[YOUR TASK] Among the entries below, please repeat exactly and only the lines from the line containing "synthesized netlist by" to the line containing "kind of cell", both lines included.
· · · ·
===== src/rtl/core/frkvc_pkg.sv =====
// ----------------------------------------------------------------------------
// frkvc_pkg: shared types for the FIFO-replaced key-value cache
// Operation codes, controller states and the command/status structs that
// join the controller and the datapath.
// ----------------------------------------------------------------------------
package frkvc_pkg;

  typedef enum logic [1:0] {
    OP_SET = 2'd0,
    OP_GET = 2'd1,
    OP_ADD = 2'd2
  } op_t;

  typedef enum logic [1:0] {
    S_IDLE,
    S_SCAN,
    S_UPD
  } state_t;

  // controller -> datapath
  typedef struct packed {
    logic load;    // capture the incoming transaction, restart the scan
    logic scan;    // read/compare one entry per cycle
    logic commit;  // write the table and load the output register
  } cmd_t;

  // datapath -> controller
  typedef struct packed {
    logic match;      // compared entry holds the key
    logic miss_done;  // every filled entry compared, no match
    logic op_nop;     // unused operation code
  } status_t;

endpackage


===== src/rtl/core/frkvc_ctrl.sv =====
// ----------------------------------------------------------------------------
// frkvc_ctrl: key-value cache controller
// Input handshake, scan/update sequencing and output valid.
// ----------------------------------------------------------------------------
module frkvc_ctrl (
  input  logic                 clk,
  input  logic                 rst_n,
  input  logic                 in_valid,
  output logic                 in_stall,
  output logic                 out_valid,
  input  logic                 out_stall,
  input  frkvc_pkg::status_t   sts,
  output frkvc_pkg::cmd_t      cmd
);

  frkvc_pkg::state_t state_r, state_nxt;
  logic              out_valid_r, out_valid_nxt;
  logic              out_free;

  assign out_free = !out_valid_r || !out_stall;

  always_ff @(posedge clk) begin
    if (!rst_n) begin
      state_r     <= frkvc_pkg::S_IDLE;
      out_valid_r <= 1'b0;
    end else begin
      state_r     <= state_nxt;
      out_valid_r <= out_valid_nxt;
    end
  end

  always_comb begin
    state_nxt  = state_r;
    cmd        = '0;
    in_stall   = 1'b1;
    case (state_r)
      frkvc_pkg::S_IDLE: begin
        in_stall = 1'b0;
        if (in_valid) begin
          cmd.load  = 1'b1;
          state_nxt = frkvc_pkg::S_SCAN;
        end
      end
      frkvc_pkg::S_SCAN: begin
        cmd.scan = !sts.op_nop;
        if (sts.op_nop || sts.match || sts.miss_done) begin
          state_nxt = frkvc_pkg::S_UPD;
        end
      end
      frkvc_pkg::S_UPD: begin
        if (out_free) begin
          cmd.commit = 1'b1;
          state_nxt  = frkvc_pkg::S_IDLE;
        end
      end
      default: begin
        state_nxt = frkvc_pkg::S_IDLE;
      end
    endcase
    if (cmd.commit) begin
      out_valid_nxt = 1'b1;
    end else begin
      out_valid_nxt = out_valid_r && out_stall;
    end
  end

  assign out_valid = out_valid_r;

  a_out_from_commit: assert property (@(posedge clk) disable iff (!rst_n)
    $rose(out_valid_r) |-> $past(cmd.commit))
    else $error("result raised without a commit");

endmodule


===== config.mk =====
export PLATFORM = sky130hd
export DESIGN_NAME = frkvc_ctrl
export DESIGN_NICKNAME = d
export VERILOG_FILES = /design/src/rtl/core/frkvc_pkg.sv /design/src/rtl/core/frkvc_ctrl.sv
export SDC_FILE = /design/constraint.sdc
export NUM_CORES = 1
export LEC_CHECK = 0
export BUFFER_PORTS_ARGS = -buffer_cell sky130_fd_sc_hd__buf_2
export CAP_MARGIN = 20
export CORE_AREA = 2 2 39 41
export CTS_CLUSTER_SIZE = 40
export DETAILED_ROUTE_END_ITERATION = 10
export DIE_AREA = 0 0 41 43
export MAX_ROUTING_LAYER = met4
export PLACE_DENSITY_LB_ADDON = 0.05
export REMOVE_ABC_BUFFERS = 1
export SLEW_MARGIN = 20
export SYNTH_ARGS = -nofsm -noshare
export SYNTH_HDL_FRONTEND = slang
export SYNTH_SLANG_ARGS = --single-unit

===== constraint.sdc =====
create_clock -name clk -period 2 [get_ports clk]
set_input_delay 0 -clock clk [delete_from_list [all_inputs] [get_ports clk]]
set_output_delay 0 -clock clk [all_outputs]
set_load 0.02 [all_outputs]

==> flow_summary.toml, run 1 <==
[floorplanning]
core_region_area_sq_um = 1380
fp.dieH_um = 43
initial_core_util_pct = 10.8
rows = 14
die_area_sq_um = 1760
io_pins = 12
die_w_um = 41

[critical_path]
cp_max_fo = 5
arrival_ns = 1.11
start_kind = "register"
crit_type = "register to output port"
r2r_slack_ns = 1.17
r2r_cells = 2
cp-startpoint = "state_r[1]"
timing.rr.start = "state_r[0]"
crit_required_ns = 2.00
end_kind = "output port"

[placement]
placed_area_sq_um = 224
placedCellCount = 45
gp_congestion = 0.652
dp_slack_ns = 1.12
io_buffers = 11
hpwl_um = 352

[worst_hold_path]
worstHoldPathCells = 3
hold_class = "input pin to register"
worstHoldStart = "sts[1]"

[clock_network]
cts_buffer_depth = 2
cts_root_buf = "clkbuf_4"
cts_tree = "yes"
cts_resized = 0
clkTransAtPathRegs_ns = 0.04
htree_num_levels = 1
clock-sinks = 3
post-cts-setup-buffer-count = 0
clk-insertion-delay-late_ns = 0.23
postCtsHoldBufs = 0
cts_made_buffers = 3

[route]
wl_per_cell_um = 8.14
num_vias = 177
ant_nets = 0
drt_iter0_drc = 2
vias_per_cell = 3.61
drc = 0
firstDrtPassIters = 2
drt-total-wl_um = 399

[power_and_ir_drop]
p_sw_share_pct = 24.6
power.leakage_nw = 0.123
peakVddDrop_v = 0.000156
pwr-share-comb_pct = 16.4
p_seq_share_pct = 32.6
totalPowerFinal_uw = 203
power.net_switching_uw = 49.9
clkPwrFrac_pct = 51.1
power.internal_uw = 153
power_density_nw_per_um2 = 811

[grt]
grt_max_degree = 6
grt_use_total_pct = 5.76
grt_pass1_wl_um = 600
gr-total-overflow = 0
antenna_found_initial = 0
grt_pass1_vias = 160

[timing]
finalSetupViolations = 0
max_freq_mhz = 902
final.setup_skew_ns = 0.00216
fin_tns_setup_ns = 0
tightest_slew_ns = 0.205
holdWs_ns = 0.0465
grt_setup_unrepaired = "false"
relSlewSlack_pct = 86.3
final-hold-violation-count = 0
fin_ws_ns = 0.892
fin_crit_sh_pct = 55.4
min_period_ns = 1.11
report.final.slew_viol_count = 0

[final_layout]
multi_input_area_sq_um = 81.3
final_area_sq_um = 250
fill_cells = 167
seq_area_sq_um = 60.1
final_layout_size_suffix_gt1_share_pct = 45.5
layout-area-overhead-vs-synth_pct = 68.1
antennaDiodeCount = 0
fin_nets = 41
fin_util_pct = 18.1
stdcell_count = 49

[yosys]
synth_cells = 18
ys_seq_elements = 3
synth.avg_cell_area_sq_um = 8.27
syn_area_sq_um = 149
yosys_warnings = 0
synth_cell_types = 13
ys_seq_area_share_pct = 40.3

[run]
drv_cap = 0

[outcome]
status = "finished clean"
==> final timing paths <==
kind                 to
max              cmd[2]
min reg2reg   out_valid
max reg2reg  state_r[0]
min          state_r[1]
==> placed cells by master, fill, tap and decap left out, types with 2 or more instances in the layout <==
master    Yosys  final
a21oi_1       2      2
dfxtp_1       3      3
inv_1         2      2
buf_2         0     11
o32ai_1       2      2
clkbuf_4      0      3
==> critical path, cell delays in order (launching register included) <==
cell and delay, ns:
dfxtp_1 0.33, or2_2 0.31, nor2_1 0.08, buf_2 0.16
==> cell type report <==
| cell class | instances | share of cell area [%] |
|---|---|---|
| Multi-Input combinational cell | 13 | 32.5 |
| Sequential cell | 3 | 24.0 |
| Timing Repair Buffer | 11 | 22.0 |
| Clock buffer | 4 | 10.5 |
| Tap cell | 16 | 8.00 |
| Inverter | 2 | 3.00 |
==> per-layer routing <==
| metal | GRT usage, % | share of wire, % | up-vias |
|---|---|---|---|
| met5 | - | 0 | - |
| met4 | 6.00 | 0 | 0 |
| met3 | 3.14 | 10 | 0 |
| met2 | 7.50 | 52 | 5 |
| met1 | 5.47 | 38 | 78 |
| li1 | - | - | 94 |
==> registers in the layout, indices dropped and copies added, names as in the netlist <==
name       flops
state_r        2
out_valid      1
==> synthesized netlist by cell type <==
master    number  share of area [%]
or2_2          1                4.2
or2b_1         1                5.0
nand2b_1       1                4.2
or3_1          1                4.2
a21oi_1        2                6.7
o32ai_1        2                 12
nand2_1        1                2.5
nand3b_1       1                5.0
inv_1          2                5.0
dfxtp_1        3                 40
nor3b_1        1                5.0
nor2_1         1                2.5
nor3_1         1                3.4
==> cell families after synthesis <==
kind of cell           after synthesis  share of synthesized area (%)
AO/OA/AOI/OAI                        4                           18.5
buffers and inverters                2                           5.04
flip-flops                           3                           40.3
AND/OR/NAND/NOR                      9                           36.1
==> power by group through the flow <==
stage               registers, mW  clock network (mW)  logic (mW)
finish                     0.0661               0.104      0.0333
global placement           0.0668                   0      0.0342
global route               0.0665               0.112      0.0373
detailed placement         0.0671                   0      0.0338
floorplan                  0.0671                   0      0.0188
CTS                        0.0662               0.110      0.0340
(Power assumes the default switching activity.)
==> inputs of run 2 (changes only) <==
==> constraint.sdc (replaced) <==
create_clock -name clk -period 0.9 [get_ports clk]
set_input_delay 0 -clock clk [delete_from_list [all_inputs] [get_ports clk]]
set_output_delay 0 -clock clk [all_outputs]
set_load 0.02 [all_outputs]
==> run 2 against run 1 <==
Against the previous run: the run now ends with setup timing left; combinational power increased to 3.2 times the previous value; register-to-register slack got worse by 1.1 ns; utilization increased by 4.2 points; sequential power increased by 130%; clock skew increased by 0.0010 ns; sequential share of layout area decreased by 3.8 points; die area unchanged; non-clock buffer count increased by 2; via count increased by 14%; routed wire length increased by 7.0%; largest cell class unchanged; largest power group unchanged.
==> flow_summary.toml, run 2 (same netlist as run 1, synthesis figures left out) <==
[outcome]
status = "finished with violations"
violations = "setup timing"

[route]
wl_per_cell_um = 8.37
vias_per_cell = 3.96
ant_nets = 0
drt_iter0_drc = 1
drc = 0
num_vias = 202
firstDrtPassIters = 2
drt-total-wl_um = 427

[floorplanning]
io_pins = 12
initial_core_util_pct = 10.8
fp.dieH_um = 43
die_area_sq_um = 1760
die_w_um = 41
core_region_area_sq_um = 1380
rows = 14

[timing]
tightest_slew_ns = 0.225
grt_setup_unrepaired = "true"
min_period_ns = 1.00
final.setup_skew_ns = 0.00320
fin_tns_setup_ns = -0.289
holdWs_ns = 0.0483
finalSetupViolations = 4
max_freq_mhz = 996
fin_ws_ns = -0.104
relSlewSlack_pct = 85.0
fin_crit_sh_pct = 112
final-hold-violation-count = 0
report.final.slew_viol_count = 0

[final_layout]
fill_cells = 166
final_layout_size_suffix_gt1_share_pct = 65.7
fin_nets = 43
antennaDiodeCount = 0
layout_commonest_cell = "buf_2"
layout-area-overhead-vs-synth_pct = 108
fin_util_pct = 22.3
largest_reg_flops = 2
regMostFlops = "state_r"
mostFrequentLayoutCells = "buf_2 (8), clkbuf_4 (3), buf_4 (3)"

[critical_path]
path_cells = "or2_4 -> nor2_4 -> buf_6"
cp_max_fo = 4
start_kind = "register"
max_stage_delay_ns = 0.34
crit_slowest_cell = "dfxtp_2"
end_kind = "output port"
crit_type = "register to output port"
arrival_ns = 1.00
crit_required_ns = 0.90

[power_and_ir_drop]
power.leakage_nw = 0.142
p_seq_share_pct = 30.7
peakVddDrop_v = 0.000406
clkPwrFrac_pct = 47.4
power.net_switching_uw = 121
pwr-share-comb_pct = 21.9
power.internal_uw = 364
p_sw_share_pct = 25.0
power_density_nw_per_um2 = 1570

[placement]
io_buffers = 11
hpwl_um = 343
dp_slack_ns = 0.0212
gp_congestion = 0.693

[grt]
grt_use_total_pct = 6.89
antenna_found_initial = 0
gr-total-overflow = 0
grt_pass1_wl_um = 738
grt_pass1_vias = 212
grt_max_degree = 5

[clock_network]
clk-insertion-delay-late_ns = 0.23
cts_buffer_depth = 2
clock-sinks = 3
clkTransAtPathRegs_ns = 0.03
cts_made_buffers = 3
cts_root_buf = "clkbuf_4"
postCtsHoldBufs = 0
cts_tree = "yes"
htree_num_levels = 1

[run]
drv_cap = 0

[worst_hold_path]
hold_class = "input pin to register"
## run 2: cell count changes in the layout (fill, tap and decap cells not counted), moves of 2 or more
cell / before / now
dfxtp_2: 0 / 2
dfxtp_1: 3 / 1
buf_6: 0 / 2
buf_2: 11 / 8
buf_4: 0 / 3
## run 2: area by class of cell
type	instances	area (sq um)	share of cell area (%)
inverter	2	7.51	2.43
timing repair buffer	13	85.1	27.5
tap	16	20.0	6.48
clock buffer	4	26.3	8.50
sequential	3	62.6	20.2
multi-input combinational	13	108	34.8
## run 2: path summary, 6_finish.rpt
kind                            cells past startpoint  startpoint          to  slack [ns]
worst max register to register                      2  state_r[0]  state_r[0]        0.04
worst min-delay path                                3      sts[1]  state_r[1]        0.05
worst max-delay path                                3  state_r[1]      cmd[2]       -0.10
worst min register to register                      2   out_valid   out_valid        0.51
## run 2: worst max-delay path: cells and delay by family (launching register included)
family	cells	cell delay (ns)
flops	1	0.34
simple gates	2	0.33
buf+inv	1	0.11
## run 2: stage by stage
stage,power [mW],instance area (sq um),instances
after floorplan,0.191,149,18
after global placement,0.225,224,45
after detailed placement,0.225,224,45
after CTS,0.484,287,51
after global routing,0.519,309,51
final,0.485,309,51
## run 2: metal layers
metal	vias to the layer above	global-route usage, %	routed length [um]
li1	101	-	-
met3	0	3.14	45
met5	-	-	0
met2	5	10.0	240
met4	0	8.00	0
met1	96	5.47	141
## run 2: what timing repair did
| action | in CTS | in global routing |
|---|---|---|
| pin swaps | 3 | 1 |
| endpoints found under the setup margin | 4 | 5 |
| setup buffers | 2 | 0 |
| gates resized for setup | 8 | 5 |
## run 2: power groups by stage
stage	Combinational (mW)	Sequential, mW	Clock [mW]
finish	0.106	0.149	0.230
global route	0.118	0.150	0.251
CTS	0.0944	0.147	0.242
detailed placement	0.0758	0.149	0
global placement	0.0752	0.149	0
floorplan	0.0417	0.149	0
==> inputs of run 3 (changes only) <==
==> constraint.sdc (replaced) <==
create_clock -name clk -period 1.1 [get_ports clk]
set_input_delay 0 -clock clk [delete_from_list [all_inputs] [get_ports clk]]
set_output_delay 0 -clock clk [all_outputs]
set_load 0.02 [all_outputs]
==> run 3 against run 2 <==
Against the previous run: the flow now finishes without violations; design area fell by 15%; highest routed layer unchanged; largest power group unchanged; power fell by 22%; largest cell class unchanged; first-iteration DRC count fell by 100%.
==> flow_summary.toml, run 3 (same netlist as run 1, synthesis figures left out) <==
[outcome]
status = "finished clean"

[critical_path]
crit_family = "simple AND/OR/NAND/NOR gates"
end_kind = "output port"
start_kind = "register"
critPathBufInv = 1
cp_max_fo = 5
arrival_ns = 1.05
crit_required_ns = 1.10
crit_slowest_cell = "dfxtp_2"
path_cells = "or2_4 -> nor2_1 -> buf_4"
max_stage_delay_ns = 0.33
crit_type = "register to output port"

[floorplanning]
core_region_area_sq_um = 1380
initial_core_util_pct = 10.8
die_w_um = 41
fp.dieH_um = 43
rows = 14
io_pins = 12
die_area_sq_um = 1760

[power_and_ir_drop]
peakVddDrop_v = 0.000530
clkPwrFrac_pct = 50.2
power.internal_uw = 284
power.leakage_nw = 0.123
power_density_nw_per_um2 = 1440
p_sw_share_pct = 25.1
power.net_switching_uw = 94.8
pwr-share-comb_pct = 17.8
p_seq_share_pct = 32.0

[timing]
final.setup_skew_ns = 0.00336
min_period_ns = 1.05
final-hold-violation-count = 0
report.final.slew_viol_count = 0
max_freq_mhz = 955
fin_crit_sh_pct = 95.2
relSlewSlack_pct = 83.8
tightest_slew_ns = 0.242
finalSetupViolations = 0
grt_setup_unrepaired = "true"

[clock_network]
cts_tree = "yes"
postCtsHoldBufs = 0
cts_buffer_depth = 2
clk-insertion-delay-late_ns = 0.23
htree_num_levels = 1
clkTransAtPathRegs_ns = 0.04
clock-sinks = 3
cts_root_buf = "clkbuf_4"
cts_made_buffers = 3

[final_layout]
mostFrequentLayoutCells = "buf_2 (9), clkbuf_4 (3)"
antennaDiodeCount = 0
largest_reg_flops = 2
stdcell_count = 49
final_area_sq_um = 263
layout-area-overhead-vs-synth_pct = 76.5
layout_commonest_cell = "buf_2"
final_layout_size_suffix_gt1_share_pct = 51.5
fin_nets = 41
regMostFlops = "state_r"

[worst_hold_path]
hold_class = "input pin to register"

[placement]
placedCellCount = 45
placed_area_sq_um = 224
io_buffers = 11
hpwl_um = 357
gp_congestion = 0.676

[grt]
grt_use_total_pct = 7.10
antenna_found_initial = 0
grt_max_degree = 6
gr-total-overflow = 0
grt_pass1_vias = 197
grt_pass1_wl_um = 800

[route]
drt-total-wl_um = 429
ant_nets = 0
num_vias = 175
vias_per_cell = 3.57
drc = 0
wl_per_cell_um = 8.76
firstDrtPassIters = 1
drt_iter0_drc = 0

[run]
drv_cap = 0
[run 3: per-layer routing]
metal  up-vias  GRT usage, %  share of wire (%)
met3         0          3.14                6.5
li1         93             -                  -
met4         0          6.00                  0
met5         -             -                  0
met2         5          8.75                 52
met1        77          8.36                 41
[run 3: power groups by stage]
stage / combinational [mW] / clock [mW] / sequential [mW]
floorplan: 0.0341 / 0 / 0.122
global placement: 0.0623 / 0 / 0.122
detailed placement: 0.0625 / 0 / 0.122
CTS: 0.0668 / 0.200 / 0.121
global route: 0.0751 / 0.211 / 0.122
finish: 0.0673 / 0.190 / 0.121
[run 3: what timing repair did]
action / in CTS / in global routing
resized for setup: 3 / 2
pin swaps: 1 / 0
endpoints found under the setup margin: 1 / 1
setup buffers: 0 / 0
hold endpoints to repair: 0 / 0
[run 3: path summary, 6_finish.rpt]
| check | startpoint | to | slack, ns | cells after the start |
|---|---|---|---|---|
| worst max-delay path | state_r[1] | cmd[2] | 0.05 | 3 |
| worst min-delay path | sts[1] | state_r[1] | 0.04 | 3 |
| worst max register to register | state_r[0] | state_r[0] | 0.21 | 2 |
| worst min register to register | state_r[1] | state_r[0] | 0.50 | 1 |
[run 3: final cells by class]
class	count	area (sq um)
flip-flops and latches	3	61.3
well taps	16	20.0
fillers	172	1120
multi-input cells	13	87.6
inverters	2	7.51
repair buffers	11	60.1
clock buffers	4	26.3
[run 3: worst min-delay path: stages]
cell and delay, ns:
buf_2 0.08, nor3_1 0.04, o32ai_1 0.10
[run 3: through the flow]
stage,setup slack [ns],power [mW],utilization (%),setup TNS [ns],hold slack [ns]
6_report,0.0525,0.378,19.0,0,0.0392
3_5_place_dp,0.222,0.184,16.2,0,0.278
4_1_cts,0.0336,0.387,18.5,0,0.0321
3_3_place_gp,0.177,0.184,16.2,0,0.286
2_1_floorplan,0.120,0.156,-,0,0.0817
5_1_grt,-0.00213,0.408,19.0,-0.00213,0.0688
· · · ·
[EXERCISE RESULT]
==> synthesized netlist by cell type <==
master    number  share of area [%]
or2_2          1                4.2
or2b_1         1                5.0
nand2b_1       1                4.2
or3_1          1                4.2
a21oi_1        2                6.7
o32ai_1        2                 12
nand2_1        1                2.5
nand3b_1       1                5.0
inv_1          2                5.0
dfxtp_1        3                 40
nor3b_1        1                5.0
nor2_1         1                2.5
nor3_1         1                3.4
==> cell families after synthesis <==
kind of cell           after synthesis  share of synthesized area (%)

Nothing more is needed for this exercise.